Ha terminado una legislatura, que en realidad han sido dos a efectos
educativos, sin ningún avance significativo en educación, como muestran
los informes tanto nacionales como internacionales si se leen con
objetividad, amplitud de miras y sin sesgos interesados.
Causa sonrojo oír que España ha avanzado mucho en materia educativa
en los últimos 30 o 50 años –solo faltaría–. España es un país moderno
con unas magníficas infraestructuras viarias como puede apreciar
cualquiera que viaje por nuestro país ya sea en coche, tren o metro.
Tenemos un alto grado de bienestar común y un magnífico sistema sanitario
público.
Sin embargo, cuando de educación se trata no podemos tener la misma
sensación ni decir que estamos a la altura de nuestro desarrollo
económico y social. Es cierto que la educación es universal y gratuita,
prácticamente desde los 3 a los 16 años, pero ahí acaba nuestra
satisfacción. Un sistema educativo caro en el que los españoles –no los
gobiernos– hemos realizado un esfuerzo ímprobo que no debemos rebajar,
pero que no ha ido acompañado de los resultados esperados. En efecto,
una tasa de fracaso escolar en torno a un tercio de los escolares y una
tasa de abandono prematuro similar, nos muestra que estamos ante un
problema de Estado. En un mundo laboral cada vez más cualificado,
nuestros jóvenes no tienen empleabilidad en caso de que hubiera empleo.

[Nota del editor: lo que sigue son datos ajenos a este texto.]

### src/rtl/weight_denorm.sv
// Sequential de-normalizer: rebuilds full-scale weights as (n * scale) >>> FRAC,
// one element per cycle through a single shared multiplier with saturation.
module weight_denorm #(
  parameter int FRAC = 13,
  parameter int W    = 26,
  parameter int SW   = 30
) (
  input  logic                 clk_denorm,
  input  logic                 rst_n_denorm,
  input  logic                 start_denorm,
  input  logic signed [SW-1:0] scale_in,
  input  logic signed [W-1:0]  n_in11,
  input  logic signed [W-1:0]  n_in12,
  input  logic signed [W-1:0]  n_in13,
  input  logic signed [W-1:0]  n_in14,
  input  logic signed [W-1:0]  n_in21,
  input  logic signed [W-1:0]  n_in22,
  input  logic signed [W-1:0]  n_in23,
  input  logic signed [W-1:0]  n_in24,
  input  logic signed [W-1:0]  n_in31,
  input  logic signed [W-1:0]  n_in32,
  input  logic signed [W-1:0]  n_in33,
  input  logic signed [W-1:0]  n_in34,
  input  logic signed [W-1:0]  n_in41,
  input  logic signed [W-1:0]  n_in42,
  input  logic signed [W-1:0]  n_in43,
  input  logic signed [W-1:0]  n_in44,
  output logic signed [W-1:0]  w_out11,
  output logic signed [W-1:0]  w_out12,
  output logic signed [W-1:0]  w_out13,
  output logic signed [W-1:0]  w_out14,
  output logic signed [W-1:0]  w_out21,
  output logic signed [W-1:0]  w_out22,
  output logic signed [W-1:0]  w_out23,
  output logic signed [W-1:0]  w_out24,
  output logic signed [W-1:0]  w_out31,
  output logic signed [W-1:0]  w_out32,
  output logic signed [W-1:0]  w_out33,
  output logic signed [W-1:0]  w_out34,
  output logic signed [W-1:0]  w_out41,
  output logic signed [W-1:0]  w_out42,
  output logic signed [W-1:0]  w_out43,
  output logic signed [W-1:0]  w_out44,
  output logic                 busy,
  output logic                 done,
  output logic                 sat
);

  localparam int PW = W + SW;

  typedef enum logic {IDLE = 1'b0, RUN = 1'b1} state_t;

  state_t                state_reg, state_next;
  logic [3:0]            idx_reg, idx_next;
  logic                  done_reg, done_next;
  logic                  sat_reg, sat_next;
  logic                  capture, write_en;
  logic signed [SW-1:0]  scale_reg;
  logic signed [W-1:0]   n_vec [16];
  logic signed [W-1:0]   n_sh_reg [16];
  logic signed [W-1:0]   w_reg [16];

  logic signed [W-1:0]   n_cur;
  logic signed [PW-1:0]  prod;
  logic signed [PW-1:0]  shifted;
  logic                  clip_hi, clip_lo, clip;
  logic signed [W-1:0]   res;

  // Row-major flattening of the matrix ports
  assign n_vec[0]  = n_in11;
  assign n_vec[1]  = n_in12;
  assign n_vec[2]  = n_in13;
  assign n_vec[3]  = n_in14;
  assign n_vec[4]  = n_in21;
  assign n_vec[5]  = n_in22;
  assign n_vec[6]  = n_in23;
  assign n_vec[7]  = n_in24;
  assign n_vec[8]  = n_in31;
  assign n_vec[9]  = n_in32;
  assign n_vec[10] = n_in33;
  assign n_vec[11] = n_in34;
  assign n_vec[12] = n_in41;
  assign n_vec[13] = n_in42;
  assign n_vec[14] = n_in43;
  assign n_vec[15] = n_in44;

  assign w_out11 = w_reg[0];
  assign w_out12 = w_reg[1];
  assign w_out13 = w_reg[2];
  assign w_out14 = w_reg[3];
  assign w_out21 = w_reg[4];
  assign w_out22 = w_reg[5];
  assign w_out23 = w_reg[6];
  assign w_out24 = w_reg[7];
  assign w_out31 = w_reg[8];
  assign w_out32 = w_reg[9];
  assign w_out33 = w_reg[10];
  assign w_out34 = w_reg[11];
  assign w_out41 = w_reg[12];
  assign w_out42 = w_reg[13];
  assign w_out43 = w_reg[14];
  assign w_out44 = w_reg[15];

  assign busy = (state_reg == RUN);
  assign done = done_reg;
  assign sat  = sat_reg;

  // Full-width signed product; the arithmetic shift floors toward -inf
  assign n_cur   = n_sh_reg[idx_reg];
  assign prod    = $signed({{SW{n_cur[W-1]}}, n_cur}) * $signed({{W{scale_reg[SW-1]}}, scale_reg});
  assign shifted = prod >>> FRAC;

  // Fits in W bits only when every bit above the W-bit sign matches it
  assign clip_hi = !shifted[PW-1] && (|shifted[PW-2:W-1]);
  assign clip_lo =  shifted[PW-1] && !(&shifted[PW-2:W-1]);
  assign clip    = clip_hi || clip_lo;

  always_comb begin
    res = shifted[W-1:0];
    if (clip_hi) begin
      res = {1'b0, {(W-1){1'b1}}};
    end else if (clip_lo) begin
      res = {1'b1, {(W-1){1'b0}}};
    end
  end

  always_comb begin
    state_next = state_reg;
    idx_next   = idx_reg;
    done_next  = 1'b0;
    sat_next   = sat_reg;
    capture    = 1'b0;
    write_en   = 1'b0;
    case (state_reg)
      IDLE: begin
        if (start_denorm) begin
          capture    = 1'b1;
          sat_next   = 1'b0;
          idx_next   = 4'd0;
          state_next = RUN;
        end
      end
      RUN: begin
        write_en = 1'b1;
        sat_next = sat_reg | clip;
        idx_next = idx_reg + 4'd1;
        if (idx_reg == 4'd15) begin
          done_next  = 1'b1;
          state_next = IDLE;
        end
      end
      default: state_next = IDLE;
    endcase
  end

  always_ff @(posedge clk_denorm or negedge rst_n_denorm) begin
    if (!rst_n_denorm) begin
      state_reg <= IDLE;
      idx_reg   <= 4'd0;
      done_reg  <= 1'b0;
      sat_reg   <= 1'b0;
      scale_reg <= '0;
    end else begin
      state_reg <= state_next;
      idx_reg   <= idx_next;
      done_reg  <= done_next;
      sat_reg   <= sat_next;
      if (capture) begin
        scale_reg <= scale_in;
      end
    end
  end

  // Shadow copies decouple the job from input changes after the capture edge
  always_ff @(posedge clk_denorm or negedge rst_n_denorm) begin
    if (!rst_n_denorm) begin
      for (int i = 0; i < 16; i++) begin
        n_sh_reg[i] <= '0;
        w_reg[i]    <= '0;
      end
    end else begin
      for (int i = 0; i < 16; i++) begin
        if (capture) begin
          n_sh_reg[i] <= n_vec[i];
        end
        if (write_en && (idx_reg == 4'(i))) begin
          w_reg[i] <= res;
        end
      end
    end
  end

endmodule

### config.mk
export PLATFORM = sky130hd
export DESIGN_NAME = weight_denorm
export DESIGN_NICKNAME = d
export VERILOG_FILES = /design/src/rtl/weight_denorm.sv
export SDC_FILE = /design/constraint.sdc
export NUM_CORES = 2
export LEC_CHECK = 0
export CORE_ASPECT_RATIO = 1.75
export CORE_MARGIN = 2
export CORE_UTILIZATION = 40
export DETAILED_ROUTE_END_ITERATION = 10
export GPL_ROUTABILITY_DRIVEN = 0
export GPL_TIMING_DRIVEN = 0
export PLACE_DENSITY = 0.58
export SYNTH_ARGS = -nofsm -noshare
export SYNTH_HDL_FRONTEND = slang
export SYNTH_SLANG_ARGS = --single-unit
### constraint.sdc
create_clock -name clk_denorm -period 14.65 [get_ports clk_denorm]
set_input_delay 2.93 -clock clk_denorm [delete_from_list [all_inputs] [get_ports clk_denorm]]
set_output_delay 2.93 -clock clk_denorm [all_outputs]
set_load 0.02 [all_outputs]
Yosys cells after proc, flatten, opt, wreduce, memory -nomap -nowiden
Cells that the tools add are included.

Bits in registers: 869. Bits in latches: 0. Bits in writable memories: 0. Bits in read-only memories: 0. Word-level logic and storage cells: 99. Memories kept: 0.

Add/sub/neg operators: 1. $mul: 1. Divide/modulo/power cells: 0. $lt $le $gt $ge: 1. Equal/unequal tests: 16. Shift-type cells: 0. Multiplexer cells: 16. Bitwise logic cells: 3. Reduce and logical (&&, ||, !) cells: 24.

Operator list (count): binary-select mux 26 bit (select 4 bit) (1); 2-to-1 mux 26 bit (4); multiplier 26 x 30 -> 56 bit (1); equality test 4 bit (second input constant) (8); logical AND 1 bit (18); AND reduction 18 bit (1); OR reduction 18 bit (1); equality test 4 x 3 -> 1 bit (second input constant) (4); equality test 4 x 2 -> 1 bit (second input constant) (2); one-hot mux 4 bit (2 select lines) (1); 2-to-1 mux 1 bit (7); greater-or-equal comparator 5 bit (second input constant) (1); NOT 4 -> 5 bit (1); adder 4 x 1 -> 4 bit (second input constant) (1); equality test 4 x 1 -> 1 bit (second input constant) (1); zero test 4 bit (1); 2-to-1 mux 4 bit (1); one-hot mux 1 bit (2 select lines) (2); zero test 1 bit (2); != test 2 bit (second input constant) (1); logical OR 1 bit (1); NOT 1 bit (1); bitwise OR 1 bit (1).

Longest topological paths before layout
Word-level depth: 11. Mapped depth: 38. Mapped depth without buffers: 31.

Worst setup path after synthesis
OpenSTA, ideal clock, no wires.

Kind: reg-to-reg. From: register idx_reg[0]. To: register w_reg (netlist bit w_out44[10]). Setup time: 0.133 ns. Arrival time: 10.463 ns. Data required time: 14.517 ns. Path slack: 4.054 ns. Cell stages (with the launch flop): 33. Clock period less this slack: 10.596 ns. Path through: dfrtp_1 buf_2 buf_1 buf_1 mux4_2 mux4_2 clkbuf_1 and2_1 fa_1 fa_1 fa_1 inv_1 fa_1 inv_1 fa_1 inv_1 fa_1 inv_1 ha_1 clkbuf_1 a21oi_1 o21ai_0 a21oi_1 a2111oi_0 and3_1 a41oi_1 a21boi_0 or4bb_1 o31a_1 clkbuf_1 nor2_1 clkbuf_1 a21oi_1.

Cells in the longest elaborated chain, start to end: 10. Elaborated cells on any way between the ends: 15. Those cells by class: 1 x mul; 1 x eq/ne; 5 x mux; 1 x bitwise; 7 x reduce/logical.

Ends and longest elaborated chain: start, declared (RTL line 54) `logic [3:0] idx_reg, idx_next;`; start signal, assigned (RTL line 165) `idx_reg <= idx_next;`; NOT 4 -> 5 bit (implied by the code) (RTL line 109) `assign n_cur = n_sh_reg[idx_reg];`; binary-select mux 26 bit (select 4 bit) (RTL line 109); 2-to-1 mux 26 bit (implied by the code) (2 in a row) (RTL line 109); multiplier 26 x 30 -> 56 bit (RTL line 110) `assign prod = $signed({{SW{n_cur[W-1]}}, n_cur}) * $signed({{W{scale_reg[SW-1]}}, scale_reg});`; AND reduction 18 bit (RTL line 115) `assign clip_lo = shifted[PW-1] && !(&shifted[PW-2:W-1]);`; zero test 1 bit (RTL line 115); logical AND 1 bit (RTL line 115); 2-to-1 mux 26 bit (RTL line 122) `end else if (clip_lo) begin`; 2-to-1 mux 26 bit (RTL line 120) `if (clip_hi) begin`; end signal, assigned by index (RTL line 187) `w_reg[i] <= res;`; end, declared (RTL line 61) `logic signed [W-1:0] w_reg [16];`.

Parallel ways exist; a longest one is shown, timed or not. The select of a mux whose other input is x is not followed. A chain may end at the register's enable or synchronous reset.

Final worst setup path
From: register idx_reg[1]. To: register w_reg (netlist bit w_out44[24]).

The elaborated chain is that of the path after synthesis.
### config.mk
export PLATFORM = sky130hd
export DESIGN_NAME = timer
export DESIGN_NICKNAME = d
export VERILOG_FILES = /design/src/rtl/timer.sv
export SDC_FILE = /design/constraint.sdc
export NUM_CORES = 1
export LEC_CHECK = 0
export CAP_MARGIN = 10
export CORE_ASPECT_RATIO = 0.8
export CORE_MARGIN = 4
export CORE_UTILIZATION = 50
export DETAILED_ROUTE_END_ITERATION = 8
export PLACE_DENSITY = 0.8
export SLEW_MARGIN = 20
export SYNTH_ARGS = -nofsm -noshare
export SYNTH_HDL_FRONTEND = slang
export SYNTH_SLANG_ARGS = --single-unit
### constraint.sdc
create_clock -name clk -period 3.5 [get_ports clk]
set_clock_uncertainty 0.05 [all_clocks]
set_input_delay 1.05 -clock clk [delete_from_list [all_inputs] [get_ports clk]]
set_output_delay 1.05 -clock clk [all_outputs]
set_load 0.05 [all_outputs]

Hoy cuando solo se habla de economía, conviene recordar algo evidente:
la clave del desarrollo económico es el capital humano y este se labra
en la educación.
¿Por qué este atraso? ¿Por qué hemos tardado tanto en detectarlo? Sin
duda alguna la pregunta es compleja y la respuesta no es única pero,
al menos, se me ocurre una que creo acertada. Durante al menos los
últimos 11 años –por situarlo en el momento de la transferencia de las
competencias a todas las comunidades autónomas–, se ha instalado en el
discurso político educativo la creencia de que invertir mucho en
educación es garantía de su éxito. De este modo, bastaba que cualquier
ministro o consejero, de uno u otro partido, demostrara que había
incrementado el gasto educativo para justificar su buena gestión.
De sobra sabemos que una educación buena es cara, pero que una
educación cara no es necesariamente buena. Dicho de otra forma, a partir
de un determinado nivel de gasto e inversión, lo que influye en los
resultados son otros factores estrictamente educativos.
En esta legislatura, sobre todo a partir de la llegada del ministro
Gabilondo, hemos hablado y mucho, todos los implicados en educación:
profesores, padres, sindicatos, políticos, etc. Y hemos hablado de temas
educativos: autonomía de los centros, autoridad del profesorado,
equipos directivos, del esfuerzo, de la responsabilidad, de la
participación, de la Formación Profesional o de las distintas vías
formativas en la última etapa de la Secundaria.
Sin embargo, observo con pena que el comienzo de curso, conflictivo
sobre todo en algunas autonomías, ha vuelto a situar el debate educativo
en términos economicistas. Solo se habla de recortes o de ajustes
económicos. Me consta que la situación no es agradable para ninguna de
las partes y cada una de ellas debiera analizar qué errores ha cometido
en el planteamiento del conflicto, así como qué puede hacer para
solucionarlo.
La situación actual perjudica sobre todo a la enseñanza pública. Pero
más allá del conflicto, lo grave es que se ha perdido el discurso
educativo. Si se vuelve a plantear en términos economicistas, es tanto
como decir que la educación en España no puede mejorar mientras dure la
crisis económica. Puede servir de excusa cómoda para quien no quiera
asumir responsabilidades. Pero, además de un error, es una pérdida
injustificable de tiempo para resolver el problema educativo en España.
Fuente: Revista Escuela, n.º 3919 (octubre de 2011), pág. 36.